Shropshire Star

Star comment: 999 crews deserve all our respect

Ambulance crews were once treated with the greatest of respect. They had an elevated status in society and were viewed with reverence. And they were deserving of such treatment.

Published

After all, the men and women who attended 999 emergencies were frequently giving life-saving treatment or conveying society’s most poorly to hospital.

At times of riot or public disorder, a blue flashing light accompanied by a medical team would be viewed benignly. Ambulance crews were not seen as ‘fair game’. They were to be left alone to go about their business and shown respect where possible.

How times have changed. A gradual deterioration in public standards means crews are no longer afforded such courtesy. In the modern idiom, crews are subjected to repeated and sustained verbal and physical attacks. There is no reason or excuse for such.

Violence and aggression is displayed towards staff on a daily basis – when they are the very people who are trying to remedy a situation. It makes absolutely no sense. It is counter intuitive, dysfunctional and perverse.

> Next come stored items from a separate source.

Source: an optimization exercise on an open RTL-to-GDS flow (aim: small area). Production flows keep margins and buffers that such runs may drop.
Function was checked by simulation only, so behaviour that the tests miss may differ from the original.
Power figures rest on the tool's default switching activity, not on a simulated workload.

==> flow/design.v <==
module grbl_stepper (
    input  wire        clk,
    input  wire        rst,
    input  wire [5:0]  cfg_invert_mask,
    input  wire        cfg_invert_enable,
    input  wire [15:0] cfg_accel_period,
    input  wire [31:0] cfg_min_rate,
    input  wire        tick,
    input  wire        pulse_reset,
    input  wire        cmd_valid,
    input  wire [7:0]  cmd,
    input  wire [3:0]  seg_head,
    input  wire [2:0]  blk_head,
    output wire [6:0]  mem_addr,
    input  wire [31:0] mem_rdata,
    output reg  [5:0]  pins,
    output reg         disable_line,
    output reg         tick_enabled,
    output reg  [1:0]  run_state,
    output reg         cycle_stop,
    output reg  [3:0]  fault,
    output reg  [3:0]  seg_tail,
    output reg  [2:0]  blk_tail,
    output reg  [31:0] pos_x,
    output reg  [31:0] pos_y,
    output reg  [31:0] pos_z
);
    localparam N = 10;
    localparam RS_IDLE = 2'd0, RS_QUEUED = 2'd1, RS_RUNNING = 2'd2, RS_HOLD = 2'd3;
    localparam RAMP_CRUISE = 2'd0, RAMP_ACCEL = 2'd1, RAMP_DECEL = 2'd2;
    localparam LOAD_NONE = 2'd0, LOAD_SEGMENT = 2'd1, LOAD_BLOCK = 2'd2;
    localparam F_NONE = 4'd0, F_ZERO_STEP = 4'd2, F_BAD_INDEX = 4'd3,
               F_RESERVED = 4'd4, F_NO_BLOCK = 4'd5, F_BAD_BLOCK = 4'd6,
               F_RESET_RUN = 4'd7, F_CONFIG = 4'd9;
    localparam C_INIT = 8'h01, C_RESET = 8'h02, C_WAKE_UP = 8'h03,
               C_GO_IDLE = 8'h04, C_CYCLE_START = 8'h05, C_FEED_HOLD = 8'h06,
               C_REINIT = 8'h07, C_QUEUE = 8'h09, C_CLEAR_STOP = 8'h0A;
    localparam S_IDLE  = 3'd0,   
               S_START = 3'd1,   
               S_SEG   = 3'd2,   
               S_FETCH = 3'd3,   
               S_APPLY = 3'd4,   
               S_CALC  = 3'd5;   
    reg [2:0]  state;
    reg [3:0]  fidx;
    reg signed [31:0] counter_x, counter_y, counter_z;
    reg signed [31:0] counter_d;
    reg [31:0] rate;
    reg [7:0]  segment_steps;
    reg [1:0]  cur_flag;       
    reg [3:0]  cur_data;
    reg [1:0]  load_state;
    reg [1:0]  ramp_state;
    reg [15:0] ramp_count;
    reg [5:0]  out_bits;
    reg        staged;
    reg        pulse_armed;
    reg        block_load;     
    reg [31:0] b_steps_x, b_steps_y, b_steps_z, b_events;
    reg [2:0]  b_dir;
    reg [31:0] d_step_dist, d_init_rate, d_nominal, d_delta;
    reg [31:0] b_dir_word;
    wire cfg_bad = (cfg_accel_period < 16'd2) | cfg_min_rate[31];
    wire [3:0] fetch_nblk = block_load ? 4'd5 : 4'd0;
    wire [3:0] fetch_end  = fetch_nblk + 4'd4;    
    wire [1:0] fetch_data_f = fidx[1:0] - fetch_nblk[1:0];
    reg [6:0] addr_c;
    always @(*) begin
        addr_c = {3'b000, seg_tail};
        if (state == S_FETCH) begin
            if (fidx < fetch_nblk)
                addr_c = {1'b1, blk_tail, fidx[2:0]};
            else
                addr_c = 7'h10 + {1'b0, cur_data, 2'b00} + {5'd0, fetch_data_f};
        end
    end
    assign mem_addr = addr_c;
    wire [15:0] seg_w = mem_rdata[15:0];
    wire [3:0]  seg_fault = (seg_w[15:14] != 2'b00) ? F_RESERVED :
                            (seg_w[11:8] >= N)      ? F_BAD_INDEX :
                            (seg_w[7:0] == 8'd0)    ? F_ZERO_STEP : F_NONE;
    wire blk_bad = (b_events == 32'd0) | b_events[31] |
                   (b_steps_x > b_events) | (b_steps_y > b_events) |
                   (b_steps_z > b_events) | ((b_dir_word & ~32'h38) != 32'd0);
    wire [31:0] init_rate_fl = (d_init_rate > cfg_min_rate) ? d_init_rate : cfg_min_rate;
    wire [1:0]  ld_ramp_state = block_load ? RAMP_ACCEL : ramp_state;
    wire [15:0] ld_ramp_count = block_load ? {1'b0, cfg_accel_period[15:1]} : ramp_count;
    reg [1:0]  ap_ramp_state;
    reg [15:0] ap_ramp_count;
    always @(*) begin
        ap_ramp_state = ld_ramp_state;
        ap_ramp_count = ld_ramp_count;
        if (cur_flag[1]) begin
            if (ld_ramp_state == RAMP_CRUISE)
                ap_ramp_count = {1'b0, cfg_accel_period[15:1]};
            else if (ld_ramp_state == RAMP_ACCEL)
                ap_ramp_count = cfg_accel_period - ld_ramp_count;
            ap_ramp_state = RAMP_DECEL;
        end
    end
    wire [15:0] rc_dec = (ramp_count == 16'd0) ? 16'd0 : ramp_count - 16'd1;
    wire        accel_tick = (ramp_state != RAMP_CRUISE) && (rc_dec == 16'd0);
    wire [32:0] rate_sum = {1'b0, rate} + {1'b0, d_delta};
    reg [31:0] rate_adj;
    reg [1:0]  calc_ramp_state;
    always @(*) begin
        rate_adj = rate;
        calc_ramp_state = ramp_state;
        if (ramp_state == RAMP_ACCEL) begin
            if (rate_sum >= {1'b0, d_nominal}) begin
                rate_adj = d_nominal;
                calc_ramp_state = RAMP_CRUISE;
            end else begin
                rate_adj = rate_sum[31:0];
            end
        end else begin
            if (rate > d_delta)
                rate_adj = rate - d_delta;
            else
                rate_adj = rate >> 1;
        end
    end
    wire [31:0] rate_fl  = (rate_adj > cfg_min_rate) ? rate_adj : cfg_min_rate;
    wire [31:0] rate_new = accel_tick ? rate_fl : rate;
    wire [1:0]  ramp_state_new = accel_tick ? calc_ramp_state : ramp_state;
    wire [15:0] ramp_count_new = (ramp_state == RAMP_CRUISE) ? ramp_count :
                                 accel_tick ? cfg_accel_period : rc_dec;
    wire signed [31:0] cd_sub = counter_d - $signed(rate_new);
    wire step_event = cd_sub[31];
    wire signed [31:0] cx_sub = counter_x - $signed(b_steps_x);
    wire signed [31:0] cy_sub = counter_y - $signed(b_steps_y);
    wire signed [31:0] cz_sub = counter_z - $signed(b_steps_z);
    wire step_x = cx_sub[31];
    wire step_y = cy_sub[31];
    wire step_z = cz_sub[31];
    wire [7:0] seg_steps_dec = segment_steps - 8'd1;
    wire [5:0] ob = {b_dir, step_z, step_y, step_x};
    wire [3:0] seg_tail_inc = (seg_tail == N - 1) ? 4'd0 : seg_tail + 4'd1;
    wire tick_ok = tick && tick_enabled && (fault == F_NONE) && !pulse_armed &&
                   (state == S_IDLE);
    task automatic do_init;
        begin
            counter_x <= 32'sd0; counter_y <= 32'sd0; counter_z <= 32'sd0;
            segment_steps <= 8'd0; counter_d <= 32'sd0; rate <= 32'd0;
            out_bits <= 6'd0; staged <= 1'b0;
            ramp_state <= RAMP_CRUISE; ramp_count <= 16'd0;
            cur_flag <= 2'd0; cur_data <= 4'd0; load_state <= LOAD_BLOCK;
            seg_tail <= 4'd0; blk_tail <= 3'd0;
            pos_x <= 32'd0; pos_y <= 32'd0; pos_z <= 32'd0;
            run_state <= RS_IDLE;
            tick_enabled <= 1'b0; pulse_armed <= 1'b0;
            pins <= cfg_invert_mask;
            disable_line <= ~cfg_invert_enable;
            cycle_stop <= 1'b0;
            fault <= F_NONE;
            state <= S_IDLE;
            fidx <= 4'd0;
            block_load <= 1'b0;
        end
    endtask
    task automatic go_idle;
        begin
            tick_enabled <= 1'b0;
            disable_line <= ~cfg_invert_enable;
            state <= S_IDLE;
        end
    endtask
    always @(posedge clk) begin
        if (rst) begin
            do_init;
            if (cfg_bad)
                fault <= F_CONFIG;
        end else if (cmd_valid && cmd == C_INIT) begin
            if (cfg_bad)
                fault <= F_CONFIG;
            else
                do_init;
        end else if (fault == F_NONE) begin
            if (pulse_reset && pulse_armed) begin
                pins <= {pins[5:3], cfg_invert_mask[2:0]};
                pulse_armed <= 1'b0;
            end
            if (cmd_valid) begin
                case (cmd)
                    C_RESET: begin
                        if (tick_enabled) begin
                            fault <= F_RESET_RUN;
                        end else begin
                            counter_x <= 32'sd0; counter_y <= 32'sd0; counter_z <= 32'sd0;
                            segment_steps <= 8'd0; counter_d <= 32'sd0; rate <= 32'd0;
                            out_bits <= 6'd0; staged <= 1'b0;
                            ramp_state <= RAMP_CRUISE; ramp_count <= 16'd0;
                            cur_flag <= 2'd0; cur_data <= 4'd0;
                            load_state <= LOAD_BLOCK;
                            seg_tail <= 4'd0;
                        end
                    end
                    C_WAKE_UP: begin
                        disable_line <= cfg_invert_enable;
                        if (run_state == RS_RUNNING && !tick_enabled) begin
                            staged <= 1'b0;
                            out_bits <= cfg_invert_mask;
                            tick_enabled <= 1'b1;
                        end
                    end
                    C_GO_IDLE: go_idle;
                    C_CYCLE_START: begin
                        if (run_state == RS_QUEUED) begin
                            run_state <= RS_RUNNING;
                            disable_line <= cfg_invert_enable;
                            if (!tick_enabled) begin
                                staged <= 1'b0;
                                out_bits <= cfg_invert_mask;
                                tick_enabled <= 1'b1;
                            end
                        end
                    end
                    C_FEED_HOLD: begin
                        if (run_state == RS_RUNNING)
                            run_state <= RS_HOLD;
                    end
                    C_REINIT: begin
                        if (run_state == RS_HOLD && !tick_enabled)
                            run_state <= RS_IDLE;
                    end
                    C_QUEUE: begin
                        if (run_state == RS_IDLE)
                            run_state <= RS_QUEUED;
                    end
                    C_CLEAR_STOP: begin
                        cycle_stop <= 1'b0;
                        if (run_state == RS_RUNNING && !tick_enabled)
                            run_state <= RS_IDLE;
                    end
                    default: ;
                endcase
            end
            case (state)
                S_IDLE: begin
                    if (tick_ok) begin
                        if (staged) begin
                            pins <= out_bits;
                            pulse_armed <= 1'b1;
                            staged <= 1'b0;
                        end
                        state <= S_START;
                    end
                end
                S_START: begin
                    if (load_state != LOAD_NONE) begin
                        if (run_state == RS_HOLD) begin
                            go_idle;
                        end else if (seg_tail == seg_head) begin
                            go_idle;
                            cycle_stop <= 1'b1;
                        end else begin
                            state <= S_SEG;
                        end
                    end else begin
                        state <= S_CALC;
                    end
                end
                S_SEG: begin
                    if (seg_fault != F_NONE) begin
                        fault <= seg_fault;
                        state <= S_IDLE;
                    end else if (load_state == LOAD_BLOCK && blk_tail == blk_head) begin
                        fault <= F_NO_BLOCK;
                        state <= S_IDLE;
                    end else begin
                        segment_steps <= seg_w[7:0];
                        cur_flag <= seg_w[13:12];
                        cur_data <= seg_w[11:8];
                        block_load <= (load_state == LOAD_BLOCK);
                        fidx <= 4'd0;
                        state <= S_FETCH;
                    end
                end
                S_FETCH: begin
                    if (fidx != 4'd0) begin
                        if (fidx - 4'd1 < fetch_nblk) begin
                            case (fidx - 4'd1)
                                4'd0: b_steps_x <= mem_rdata;
                                4'd1: b_steps_y <= mem_rdata;
                                4'd2: b_steps_z <= mem_rdata;
                                4'd3: b_events  <= mem_rdata;
                                default: b_dir_word <= mem_rdata;
                            endcase
                        end else begin
                            case (fidx - 4'd1 - fetch_nblk)
                                4'd0: d_step_dist <= mem_rdata;
                                4'd1: d_init_rate <= mem_rdata;
                                4'd2: d_nominal   <= mem_rdata;
                                default: d_delta  <= mem_rdata;
                            endcase
                        end
                    end
                    if (fidx == fetch_end)
                        state <= S_APPLY;
                    fidx <= fidx + 4'd1;
                end
                S_APPLY: begin
                    if (block_load && blk_bad) begin
                        fault <= F_BAD_BLOCK;
                        state <= S_IDLE;
                    end else begin
                        if (block_load) begin
                            b_dir <= b_dir_word[5:3];
                            out_bits <= {b_dir_word[5:3], 3'b000} ^ cfg_invert_mask;
                            staged <= 1'b1;
                            counter_x <= $signed({1'b0, b_events[31:1]});
                            counter_y <= $signed({1'b0, b_events[31:1]});
                            counter_z <= $signed({1'b0, b_events[31:1]});
                            counter_d <= $signed(d_step_dist);
                            rate <= init_rate_fl;
                        end
                        ramp_state <= ap_ramp_state;
                        ramp_count <= ap_ramp_count;
                        load_state <= LOAD_NONE;
                        state <= S_CALC;
                    end
                end
                S_CALC: begin
                    rate <= rate_new;
                    ramp_state <= ramp_state_new;
                    ramp_count <= ramp_count_new;
                    if (step_event) begin
                        counter_d <= cd_sub + $signed(d_step_dist);
                        counter_x <= step_x ? cx_sub + $signed(b_events) : cx_sub;
                        counter_y <= step_y ? cy_sub + $signed(b_events) : cy_sub;
                        counter_z <= step_z ? cz_sub + $signed(b_events) : cz_sub;
                        if (step_x) pos_x <= b_dir[0] ? pos_x - 32'd1 : pos_x + 32'd1;
                        if (step_y) pos_y <= b_dir[1] ? pos_y - 32'd1 : pos_y + 32'd1;
                        if (step_z) pos_z <= b_dir[2] ? pos_z - 32'd1 : pos_z + 32'd1;
                        segment_steps <= seg_steps_dec;
                        if (seg_steps_dec == 8'd0) begin
                            if (cur_flag[0]) begin
                                blk_tail <= blk_tail + 3'd1;
                                load_state <= LOAD_BLOCK;
                            end else begin
                                load_state <= LOAD_SEGMENT;
                            end
                            seg_tail <= seg_tail_inc;
                        end
                        out_bits <= ob ^ cfg_invert_mask;
                        staged <= 1'b1;
                    end else begin
                        counter_d <= cd_sub;
                    end
                    state <= S_IDLE;
                end
                default: state <= S_IDLE;
            endcase
        end
    end
endmodule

The ambulance service has unhappily tolerated such activities for too long. But now the worm is turning and crews are speaking out. They are highlighting the demeaning, insulting, disrespectful and degrading treatment to which they are subjected by those who are beneath contempt.

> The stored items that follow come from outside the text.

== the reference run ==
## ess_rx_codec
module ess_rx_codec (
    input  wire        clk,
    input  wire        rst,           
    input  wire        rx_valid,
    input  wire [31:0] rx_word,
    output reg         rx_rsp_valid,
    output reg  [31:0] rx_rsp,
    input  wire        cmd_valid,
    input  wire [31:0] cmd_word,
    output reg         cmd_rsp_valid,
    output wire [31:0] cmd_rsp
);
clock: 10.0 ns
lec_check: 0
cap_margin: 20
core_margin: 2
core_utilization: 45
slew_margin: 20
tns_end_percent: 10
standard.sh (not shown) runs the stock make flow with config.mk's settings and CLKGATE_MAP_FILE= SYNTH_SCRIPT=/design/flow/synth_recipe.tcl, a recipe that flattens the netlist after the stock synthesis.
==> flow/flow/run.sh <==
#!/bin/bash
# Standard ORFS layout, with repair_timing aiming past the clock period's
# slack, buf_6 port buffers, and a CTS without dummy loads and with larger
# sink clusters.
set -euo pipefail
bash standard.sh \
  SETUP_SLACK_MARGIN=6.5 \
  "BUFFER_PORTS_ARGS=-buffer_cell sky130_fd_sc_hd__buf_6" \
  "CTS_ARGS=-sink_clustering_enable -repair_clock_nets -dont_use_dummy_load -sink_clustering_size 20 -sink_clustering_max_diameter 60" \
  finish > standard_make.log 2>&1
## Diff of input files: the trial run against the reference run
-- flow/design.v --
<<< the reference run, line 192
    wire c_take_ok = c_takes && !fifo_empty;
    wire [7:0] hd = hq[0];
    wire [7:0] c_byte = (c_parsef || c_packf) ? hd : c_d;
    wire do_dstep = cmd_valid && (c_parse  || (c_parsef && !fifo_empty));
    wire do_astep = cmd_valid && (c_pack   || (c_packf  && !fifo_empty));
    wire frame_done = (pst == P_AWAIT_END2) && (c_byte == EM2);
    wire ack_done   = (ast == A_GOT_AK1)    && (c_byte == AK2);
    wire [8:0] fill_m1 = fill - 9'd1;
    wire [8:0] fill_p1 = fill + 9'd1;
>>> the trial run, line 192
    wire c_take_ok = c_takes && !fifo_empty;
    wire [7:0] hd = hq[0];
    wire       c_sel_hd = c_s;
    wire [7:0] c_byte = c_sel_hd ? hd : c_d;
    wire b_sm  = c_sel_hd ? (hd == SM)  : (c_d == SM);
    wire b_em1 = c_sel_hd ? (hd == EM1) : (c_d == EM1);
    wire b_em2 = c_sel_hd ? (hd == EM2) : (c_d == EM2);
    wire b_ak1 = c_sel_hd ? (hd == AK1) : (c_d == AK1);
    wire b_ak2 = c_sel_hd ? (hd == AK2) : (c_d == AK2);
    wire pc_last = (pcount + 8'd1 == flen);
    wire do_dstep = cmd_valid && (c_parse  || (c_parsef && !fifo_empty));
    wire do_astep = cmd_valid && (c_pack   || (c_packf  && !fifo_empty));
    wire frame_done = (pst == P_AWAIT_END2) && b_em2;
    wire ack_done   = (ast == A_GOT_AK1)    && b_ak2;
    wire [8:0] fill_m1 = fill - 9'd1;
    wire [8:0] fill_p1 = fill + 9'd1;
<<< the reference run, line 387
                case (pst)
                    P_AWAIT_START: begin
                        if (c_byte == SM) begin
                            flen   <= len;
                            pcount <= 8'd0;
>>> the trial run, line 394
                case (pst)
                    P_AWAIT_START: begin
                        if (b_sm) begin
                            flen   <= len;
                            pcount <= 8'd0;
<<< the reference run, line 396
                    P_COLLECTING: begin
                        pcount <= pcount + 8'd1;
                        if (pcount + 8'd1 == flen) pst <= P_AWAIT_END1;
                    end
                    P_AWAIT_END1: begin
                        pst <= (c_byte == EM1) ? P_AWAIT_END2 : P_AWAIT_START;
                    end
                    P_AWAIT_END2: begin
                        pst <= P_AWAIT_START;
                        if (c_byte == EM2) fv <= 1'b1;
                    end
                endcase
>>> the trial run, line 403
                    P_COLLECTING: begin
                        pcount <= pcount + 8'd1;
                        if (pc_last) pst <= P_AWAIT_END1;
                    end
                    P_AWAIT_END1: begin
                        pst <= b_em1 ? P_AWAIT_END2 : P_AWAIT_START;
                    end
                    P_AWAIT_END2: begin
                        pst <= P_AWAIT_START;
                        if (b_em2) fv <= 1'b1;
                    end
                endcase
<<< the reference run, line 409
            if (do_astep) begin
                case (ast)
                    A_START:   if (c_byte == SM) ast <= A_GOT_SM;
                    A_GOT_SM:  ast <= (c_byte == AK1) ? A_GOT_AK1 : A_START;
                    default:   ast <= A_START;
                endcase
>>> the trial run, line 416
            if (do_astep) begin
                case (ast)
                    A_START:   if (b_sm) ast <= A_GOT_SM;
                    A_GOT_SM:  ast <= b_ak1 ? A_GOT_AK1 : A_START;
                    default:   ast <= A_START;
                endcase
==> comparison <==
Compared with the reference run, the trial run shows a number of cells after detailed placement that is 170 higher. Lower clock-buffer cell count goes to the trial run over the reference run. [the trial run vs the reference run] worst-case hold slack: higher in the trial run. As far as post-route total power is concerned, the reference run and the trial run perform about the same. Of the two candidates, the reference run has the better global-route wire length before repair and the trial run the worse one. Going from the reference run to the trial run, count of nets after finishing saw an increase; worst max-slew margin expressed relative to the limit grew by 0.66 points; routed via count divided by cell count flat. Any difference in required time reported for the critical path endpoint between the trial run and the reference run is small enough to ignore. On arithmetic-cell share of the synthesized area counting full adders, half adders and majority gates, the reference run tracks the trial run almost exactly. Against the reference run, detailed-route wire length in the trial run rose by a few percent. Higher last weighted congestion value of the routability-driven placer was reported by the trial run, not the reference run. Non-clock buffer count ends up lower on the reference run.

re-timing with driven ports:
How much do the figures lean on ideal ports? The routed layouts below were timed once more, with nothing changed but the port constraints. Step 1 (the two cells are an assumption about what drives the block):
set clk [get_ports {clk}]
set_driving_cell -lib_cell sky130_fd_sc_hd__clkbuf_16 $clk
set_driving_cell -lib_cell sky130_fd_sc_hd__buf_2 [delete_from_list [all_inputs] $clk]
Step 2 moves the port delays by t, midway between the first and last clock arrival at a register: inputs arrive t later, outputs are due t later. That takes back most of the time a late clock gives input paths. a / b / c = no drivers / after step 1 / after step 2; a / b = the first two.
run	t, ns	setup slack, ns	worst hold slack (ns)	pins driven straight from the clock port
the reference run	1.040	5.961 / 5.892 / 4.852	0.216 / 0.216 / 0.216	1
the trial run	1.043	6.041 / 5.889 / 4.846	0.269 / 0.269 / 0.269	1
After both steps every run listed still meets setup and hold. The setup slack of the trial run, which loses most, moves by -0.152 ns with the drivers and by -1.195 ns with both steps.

It is right that they do. For society will stand firm with them as it demands better standards from people who are often too drunk, too unpleasant or too uncouth to make any sense.

Crews should be given respect at all times. Just as motorists make way for them on the roads so people in the streets – whether it’s a drunken Friday and Saturday or not – should do too.

Crews who are subjected to physical assaults are stoic. They remain remarkably professional and focus on the job at hand. While there might be those who would think they ought to beat a hasty retreat for the good of their own safety, crews are selfless. They suffer punches and kicks, abusive language, insults and worse and somehow put that to one side as they go about their work.

But it cannot go on. Staff have had to take days off sick to recover from attacks, adding pressure to already-stretched services. And so we join the ambulance service in making an appeal to all: enough is enough. It cannot go on.